- Action item
Search the lines of the records for the word "stopped", and copy every line that has it.

- The input
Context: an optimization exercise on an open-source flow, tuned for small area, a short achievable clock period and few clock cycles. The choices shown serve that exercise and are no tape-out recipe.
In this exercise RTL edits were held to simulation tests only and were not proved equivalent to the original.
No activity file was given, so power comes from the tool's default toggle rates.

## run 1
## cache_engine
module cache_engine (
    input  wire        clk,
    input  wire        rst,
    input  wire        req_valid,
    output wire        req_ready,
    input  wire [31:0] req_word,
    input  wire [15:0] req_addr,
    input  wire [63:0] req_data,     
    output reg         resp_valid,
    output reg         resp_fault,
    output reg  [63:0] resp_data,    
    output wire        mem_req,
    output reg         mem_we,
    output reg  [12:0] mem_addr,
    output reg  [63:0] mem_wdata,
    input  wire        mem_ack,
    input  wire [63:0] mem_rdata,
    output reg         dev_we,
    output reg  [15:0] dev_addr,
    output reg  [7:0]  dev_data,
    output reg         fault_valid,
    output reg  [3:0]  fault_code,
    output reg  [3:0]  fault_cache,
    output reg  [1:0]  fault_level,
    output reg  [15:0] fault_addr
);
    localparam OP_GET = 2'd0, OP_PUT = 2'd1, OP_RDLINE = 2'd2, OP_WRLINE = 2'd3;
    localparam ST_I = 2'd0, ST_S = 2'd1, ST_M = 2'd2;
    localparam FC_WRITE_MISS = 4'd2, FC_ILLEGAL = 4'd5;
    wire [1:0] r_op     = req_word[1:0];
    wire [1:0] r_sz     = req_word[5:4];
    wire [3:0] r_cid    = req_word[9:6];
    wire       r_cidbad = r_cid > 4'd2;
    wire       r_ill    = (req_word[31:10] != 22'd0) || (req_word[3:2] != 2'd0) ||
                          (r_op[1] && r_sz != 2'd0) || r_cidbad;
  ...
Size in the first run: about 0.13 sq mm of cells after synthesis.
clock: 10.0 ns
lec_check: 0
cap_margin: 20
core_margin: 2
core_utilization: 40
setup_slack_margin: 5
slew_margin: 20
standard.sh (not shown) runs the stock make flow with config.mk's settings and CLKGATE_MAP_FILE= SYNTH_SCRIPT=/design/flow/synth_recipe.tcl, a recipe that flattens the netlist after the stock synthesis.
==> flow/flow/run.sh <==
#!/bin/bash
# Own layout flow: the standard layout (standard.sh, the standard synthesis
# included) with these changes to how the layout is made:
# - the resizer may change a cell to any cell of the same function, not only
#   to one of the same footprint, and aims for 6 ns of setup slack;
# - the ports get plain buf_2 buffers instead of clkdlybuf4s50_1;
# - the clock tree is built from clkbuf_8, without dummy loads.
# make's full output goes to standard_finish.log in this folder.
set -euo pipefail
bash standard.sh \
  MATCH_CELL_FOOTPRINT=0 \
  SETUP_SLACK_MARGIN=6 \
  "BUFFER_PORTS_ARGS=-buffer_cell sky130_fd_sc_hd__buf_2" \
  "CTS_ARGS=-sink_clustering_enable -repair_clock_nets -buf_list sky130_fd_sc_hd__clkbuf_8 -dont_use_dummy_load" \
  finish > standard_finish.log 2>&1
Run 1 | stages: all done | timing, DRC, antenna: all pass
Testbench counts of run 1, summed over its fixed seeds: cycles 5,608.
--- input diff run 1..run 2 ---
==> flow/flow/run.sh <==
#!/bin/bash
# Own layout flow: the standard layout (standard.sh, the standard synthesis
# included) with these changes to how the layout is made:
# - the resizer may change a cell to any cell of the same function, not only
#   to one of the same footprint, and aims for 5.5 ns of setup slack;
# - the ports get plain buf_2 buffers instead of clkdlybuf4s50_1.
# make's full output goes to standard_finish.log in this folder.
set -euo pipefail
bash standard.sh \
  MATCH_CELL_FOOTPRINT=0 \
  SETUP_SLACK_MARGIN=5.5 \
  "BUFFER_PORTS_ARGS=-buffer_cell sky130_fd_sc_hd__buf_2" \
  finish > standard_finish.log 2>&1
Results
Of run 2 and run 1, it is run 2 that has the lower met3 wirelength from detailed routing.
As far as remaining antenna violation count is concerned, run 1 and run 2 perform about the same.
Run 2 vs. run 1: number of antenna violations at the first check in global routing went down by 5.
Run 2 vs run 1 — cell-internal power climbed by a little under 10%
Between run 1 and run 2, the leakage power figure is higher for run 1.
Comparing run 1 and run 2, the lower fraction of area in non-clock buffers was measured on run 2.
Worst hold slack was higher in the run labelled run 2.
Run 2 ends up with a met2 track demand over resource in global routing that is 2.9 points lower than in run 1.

==

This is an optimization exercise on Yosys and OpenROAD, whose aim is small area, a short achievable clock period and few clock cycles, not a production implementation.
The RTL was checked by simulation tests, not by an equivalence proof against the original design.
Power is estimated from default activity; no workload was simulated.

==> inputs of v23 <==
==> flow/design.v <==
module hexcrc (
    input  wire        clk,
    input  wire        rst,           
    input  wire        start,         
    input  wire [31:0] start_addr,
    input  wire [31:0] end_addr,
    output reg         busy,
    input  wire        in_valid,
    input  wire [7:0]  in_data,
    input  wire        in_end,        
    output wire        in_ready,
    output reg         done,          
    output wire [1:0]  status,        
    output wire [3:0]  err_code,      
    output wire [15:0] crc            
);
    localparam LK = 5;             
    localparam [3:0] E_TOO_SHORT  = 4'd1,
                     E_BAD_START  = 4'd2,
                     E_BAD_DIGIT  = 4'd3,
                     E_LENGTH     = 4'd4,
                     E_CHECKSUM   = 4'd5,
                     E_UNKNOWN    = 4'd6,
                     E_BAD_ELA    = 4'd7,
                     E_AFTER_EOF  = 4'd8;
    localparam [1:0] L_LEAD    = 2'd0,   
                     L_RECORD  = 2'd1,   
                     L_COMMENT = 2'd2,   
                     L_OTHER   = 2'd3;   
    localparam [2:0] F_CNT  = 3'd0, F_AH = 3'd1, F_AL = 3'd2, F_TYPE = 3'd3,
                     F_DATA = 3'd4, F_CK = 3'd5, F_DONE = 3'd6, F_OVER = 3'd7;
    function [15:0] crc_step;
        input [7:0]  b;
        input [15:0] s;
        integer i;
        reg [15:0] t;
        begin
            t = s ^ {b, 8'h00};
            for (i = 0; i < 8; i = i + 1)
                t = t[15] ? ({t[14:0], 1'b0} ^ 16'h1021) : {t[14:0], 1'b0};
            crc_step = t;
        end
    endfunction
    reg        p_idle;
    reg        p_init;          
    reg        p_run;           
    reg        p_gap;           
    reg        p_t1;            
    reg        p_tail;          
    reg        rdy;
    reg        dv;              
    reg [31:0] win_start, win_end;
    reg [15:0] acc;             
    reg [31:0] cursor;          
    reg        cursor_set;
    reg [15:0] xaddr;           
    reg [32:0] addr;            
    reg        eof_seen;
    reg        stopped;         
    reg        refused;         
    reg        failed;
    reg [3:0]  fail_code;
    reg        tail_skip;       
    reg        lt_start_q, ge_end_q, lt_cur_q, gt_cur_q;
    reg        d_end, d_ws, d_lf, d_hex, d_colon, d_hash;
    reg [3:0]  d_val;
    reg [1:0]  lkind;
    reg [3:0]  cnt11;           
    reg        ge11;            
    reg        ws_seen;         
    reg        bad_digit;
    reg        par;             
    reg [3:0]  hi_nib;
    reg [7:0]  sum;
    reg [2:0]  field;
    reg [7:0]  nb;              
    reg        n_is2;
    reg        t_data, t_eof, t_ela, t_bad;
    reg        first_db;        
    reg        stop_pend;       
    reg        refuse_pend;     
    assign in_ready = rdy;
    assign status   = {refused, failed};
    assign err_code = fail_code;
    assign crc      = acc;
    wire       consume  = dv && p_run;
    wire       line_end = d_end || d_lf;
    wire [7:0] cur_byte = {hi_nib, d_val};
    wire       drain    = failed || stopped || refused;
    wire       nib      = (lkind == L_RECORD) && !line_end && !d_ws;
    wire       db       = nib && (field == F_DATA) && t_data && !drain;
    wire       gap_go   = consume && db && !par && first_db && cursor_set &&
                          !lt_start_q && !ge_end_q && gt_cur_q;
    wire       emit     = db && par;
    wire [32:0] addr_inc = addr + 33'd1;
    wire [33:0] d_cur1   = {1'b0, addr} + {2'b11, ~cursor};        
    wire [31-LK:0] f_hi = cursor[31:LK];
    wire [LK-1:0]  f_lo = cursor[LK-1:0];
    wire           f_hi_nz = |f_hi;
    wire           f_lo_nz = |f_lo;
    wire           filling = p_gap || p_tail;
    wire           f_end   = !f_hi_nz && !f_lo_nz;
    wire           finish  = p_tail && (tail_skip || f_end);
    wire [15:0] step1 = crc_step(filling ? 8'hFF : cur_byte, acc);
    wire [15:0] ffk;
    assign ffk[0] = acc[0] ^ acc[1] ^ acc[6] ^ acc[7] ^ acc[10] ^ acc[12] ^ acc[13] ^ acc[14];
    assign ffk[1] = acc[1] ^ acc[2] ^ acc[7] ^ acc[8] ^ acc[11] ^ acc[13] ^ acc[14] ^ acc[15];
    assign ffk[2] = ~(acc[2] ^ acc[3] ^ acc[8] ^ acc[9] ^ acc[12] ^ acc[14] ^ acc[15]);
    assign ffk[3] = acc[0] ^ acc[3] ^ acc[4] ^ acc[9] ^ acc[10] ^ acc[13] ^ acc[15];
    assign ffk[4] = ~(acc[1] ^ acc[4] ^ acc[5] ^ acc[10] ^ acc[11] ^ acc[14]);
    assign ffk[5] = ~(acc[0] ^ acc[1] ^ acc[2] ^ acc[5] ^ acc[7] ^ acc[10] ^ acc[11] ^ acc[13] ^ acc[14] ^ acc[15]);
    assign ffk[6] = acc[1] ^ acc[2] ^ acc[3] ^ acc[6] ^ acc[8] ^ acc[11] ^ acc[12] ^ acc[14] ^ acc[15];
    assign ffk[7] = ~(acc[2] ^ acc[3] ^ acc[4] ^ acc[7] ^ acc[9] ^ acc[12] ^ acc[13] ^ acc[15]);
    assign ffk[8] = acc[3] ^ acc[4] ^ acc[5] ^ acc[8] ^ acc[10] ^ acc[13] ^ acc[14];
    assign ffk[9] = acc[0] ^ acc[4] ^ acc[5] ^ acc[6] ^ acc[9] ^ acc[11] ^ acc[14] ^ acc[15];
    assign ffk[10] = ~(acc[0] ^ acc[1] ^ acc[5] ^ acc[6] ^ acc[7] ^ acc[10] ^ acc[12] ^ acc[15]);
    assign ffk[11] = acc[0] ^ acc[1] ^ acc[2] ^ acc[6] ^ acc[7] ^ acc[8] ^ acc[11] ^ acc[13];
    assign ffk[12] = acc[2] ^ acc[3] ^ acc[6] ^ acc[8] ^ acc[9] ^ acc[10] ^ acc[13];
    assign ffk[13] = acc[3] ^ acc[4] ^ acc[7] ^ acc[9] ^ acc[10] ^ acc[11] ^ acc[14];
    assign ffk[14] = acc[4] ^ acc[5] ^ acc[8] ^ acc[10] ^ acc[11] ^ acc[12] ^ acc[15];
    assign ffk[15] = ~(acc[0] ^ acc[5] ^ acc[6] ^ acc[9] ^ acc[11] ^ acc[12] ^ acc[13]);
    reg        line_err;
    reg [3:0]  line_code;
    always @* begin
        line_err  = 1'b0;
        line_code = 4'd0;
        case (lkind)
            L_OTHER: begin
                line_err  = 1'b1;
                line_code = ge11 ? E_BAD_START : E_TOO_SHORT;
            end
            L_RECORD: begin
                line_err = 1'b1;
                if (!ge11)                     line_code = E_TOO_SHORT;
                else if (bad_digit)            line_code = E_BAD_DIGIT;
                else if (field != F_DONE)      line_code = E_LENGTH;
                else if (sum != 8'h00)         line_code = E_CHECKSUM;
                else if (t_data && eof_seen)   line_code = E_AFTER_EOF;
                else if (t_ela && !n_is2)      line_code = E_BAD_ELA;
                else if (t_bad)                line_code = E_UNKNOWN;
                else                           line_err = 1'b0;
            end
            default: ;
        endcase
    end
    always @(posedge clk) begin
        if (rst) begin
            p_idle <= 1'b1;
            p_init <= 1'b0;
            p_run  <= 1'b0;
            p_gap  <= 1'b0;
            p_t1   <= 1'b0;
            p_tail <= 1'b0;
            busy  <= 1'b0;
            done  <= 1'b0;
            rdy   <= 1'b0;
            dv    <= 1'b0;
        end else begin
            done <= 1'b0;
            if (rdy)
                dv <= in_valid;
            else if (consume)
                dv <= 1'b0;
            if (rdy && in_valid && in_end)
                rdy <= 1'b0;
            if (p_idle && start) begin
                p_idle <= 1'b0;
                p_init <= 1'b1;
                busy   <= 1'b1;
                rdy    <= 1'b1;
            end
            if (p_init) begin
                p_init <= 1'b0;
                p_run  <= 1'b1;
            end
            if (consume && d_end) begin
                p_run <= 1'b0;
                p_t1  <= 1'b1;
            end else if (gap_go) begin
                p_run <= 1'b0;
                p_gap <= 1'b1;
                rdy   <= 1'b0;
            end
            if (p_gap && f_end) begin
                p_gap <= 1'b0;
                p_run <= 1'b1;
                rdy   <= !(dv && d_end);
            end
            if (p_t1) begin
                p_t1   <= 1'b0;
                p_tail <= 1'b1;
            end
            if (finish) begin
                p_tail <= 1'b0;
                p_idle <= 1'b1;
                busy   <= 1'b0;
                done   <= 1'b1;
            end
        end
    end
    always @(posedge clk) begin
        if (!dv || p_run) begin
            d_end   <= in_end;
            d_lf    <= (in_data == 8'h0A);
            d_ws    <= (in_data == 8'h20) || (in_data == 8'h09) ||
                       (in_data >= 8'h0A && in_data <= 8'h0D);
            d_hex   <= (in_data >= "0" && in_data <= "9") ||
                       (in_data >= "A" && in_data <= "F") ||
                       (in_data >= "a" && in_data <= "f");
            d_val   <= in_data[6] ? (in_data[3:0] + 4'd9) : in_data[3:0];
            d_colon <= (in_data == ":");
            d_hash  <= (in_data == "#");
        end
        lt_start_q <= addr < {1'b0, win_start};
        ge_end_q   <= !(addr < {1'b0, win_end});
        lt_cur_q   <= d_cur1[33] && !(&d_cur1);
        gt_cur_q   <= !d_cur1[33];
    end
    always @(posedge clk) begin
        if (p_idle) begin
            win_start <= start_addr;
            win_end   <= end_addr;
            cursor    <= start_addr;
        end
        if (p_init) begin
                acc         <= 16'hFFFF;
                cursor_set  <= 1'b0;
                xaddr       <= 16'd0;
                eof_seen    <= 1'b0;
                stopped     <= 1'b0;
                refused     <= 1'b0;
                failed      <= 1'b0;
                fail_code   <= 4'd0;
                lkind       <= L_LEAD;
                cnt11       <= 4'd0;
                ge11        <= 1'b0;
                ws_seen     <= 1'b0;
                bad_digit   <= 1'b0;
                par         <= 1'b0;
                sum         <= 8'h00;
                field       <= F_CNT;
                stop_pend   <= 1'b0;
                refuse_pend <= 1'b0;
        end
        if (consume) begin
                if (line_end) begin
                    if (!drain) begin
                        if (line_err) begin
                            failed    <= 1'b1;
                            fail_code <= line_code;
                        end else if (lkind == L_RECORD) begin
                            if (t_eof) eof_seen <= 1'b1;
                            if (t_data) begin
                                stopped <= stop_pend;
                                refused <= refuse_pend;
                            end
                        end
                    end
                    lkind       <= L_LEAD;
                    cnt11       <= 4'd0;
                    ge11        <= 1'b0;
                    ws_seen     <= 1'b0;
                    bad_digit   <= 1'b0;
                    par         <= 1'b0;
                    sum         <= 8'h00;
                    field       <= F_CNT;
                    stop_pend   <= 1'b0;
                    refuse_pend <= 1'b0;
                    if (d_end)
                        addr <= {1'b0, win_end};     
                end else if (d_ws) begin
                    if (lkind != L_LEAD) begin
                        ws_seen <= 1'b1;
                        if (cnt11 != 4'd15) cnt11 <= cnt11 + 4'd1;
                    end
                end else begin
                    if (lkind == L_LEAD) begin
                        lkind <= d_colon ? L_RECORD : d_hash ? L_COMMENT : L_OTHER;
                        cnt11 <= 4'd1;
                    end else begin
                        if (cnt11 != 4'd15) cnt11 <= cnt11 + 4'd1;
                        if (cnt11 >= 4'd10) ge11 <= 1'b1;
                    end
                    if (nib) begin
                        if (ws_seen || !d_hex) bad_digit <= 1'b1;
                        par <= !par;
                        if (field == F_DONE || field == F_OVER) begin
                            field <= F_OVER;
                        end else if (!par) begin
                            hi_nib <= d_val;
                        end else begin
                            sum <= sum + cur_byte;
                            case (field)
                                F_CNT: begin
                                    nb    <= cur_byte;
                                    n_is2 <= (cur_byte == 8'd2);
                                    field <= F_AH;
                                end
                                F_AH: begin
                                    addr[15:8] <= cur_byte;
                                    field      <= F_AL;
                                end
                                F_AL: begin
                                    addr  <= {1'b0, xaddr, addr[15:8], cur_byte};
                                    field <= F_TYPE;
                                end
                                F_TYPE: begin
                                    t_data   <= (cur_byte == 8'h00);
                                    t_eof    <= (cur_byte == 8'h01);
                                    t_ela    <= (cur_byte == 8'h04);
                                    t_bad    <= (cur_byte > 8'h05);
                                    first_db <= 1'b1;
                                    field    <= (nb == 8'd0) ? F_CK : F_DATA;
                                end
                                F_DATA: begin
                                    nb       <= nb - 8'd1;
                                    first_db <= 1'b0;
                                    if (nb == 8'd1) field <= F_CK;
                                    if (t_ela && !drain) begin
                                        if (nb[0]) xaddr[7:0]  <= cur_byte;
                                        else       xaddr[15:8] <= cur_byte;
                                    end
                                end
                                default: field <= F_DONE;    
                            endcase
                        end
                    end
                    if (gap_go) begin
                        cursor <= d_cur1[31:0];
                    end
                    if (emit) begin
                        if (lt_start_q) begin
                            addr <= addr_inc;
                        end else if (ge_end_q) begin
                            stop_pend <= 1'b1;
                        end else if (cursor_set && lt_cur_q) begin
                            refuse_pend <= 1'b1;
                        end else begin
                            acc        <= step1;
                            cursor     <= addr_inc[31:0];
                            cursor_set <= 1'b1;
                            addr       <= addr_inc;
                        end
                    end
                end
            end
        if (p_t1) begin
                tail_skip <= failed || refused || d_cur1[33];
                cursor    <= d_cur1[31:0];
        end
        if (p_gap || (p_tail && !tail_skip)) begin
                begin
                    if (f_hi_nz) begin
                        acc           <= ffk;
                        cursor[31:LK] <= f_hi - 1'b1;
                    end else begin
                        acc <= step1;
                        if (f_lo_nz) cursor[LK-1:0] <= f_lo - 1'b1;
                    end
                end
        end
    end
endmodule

- Result
    reg        stopped;         
    wire       drain    = failed || stopped || refused;
                stopped     <= 1'b0;
                                stopped <= stop_pend;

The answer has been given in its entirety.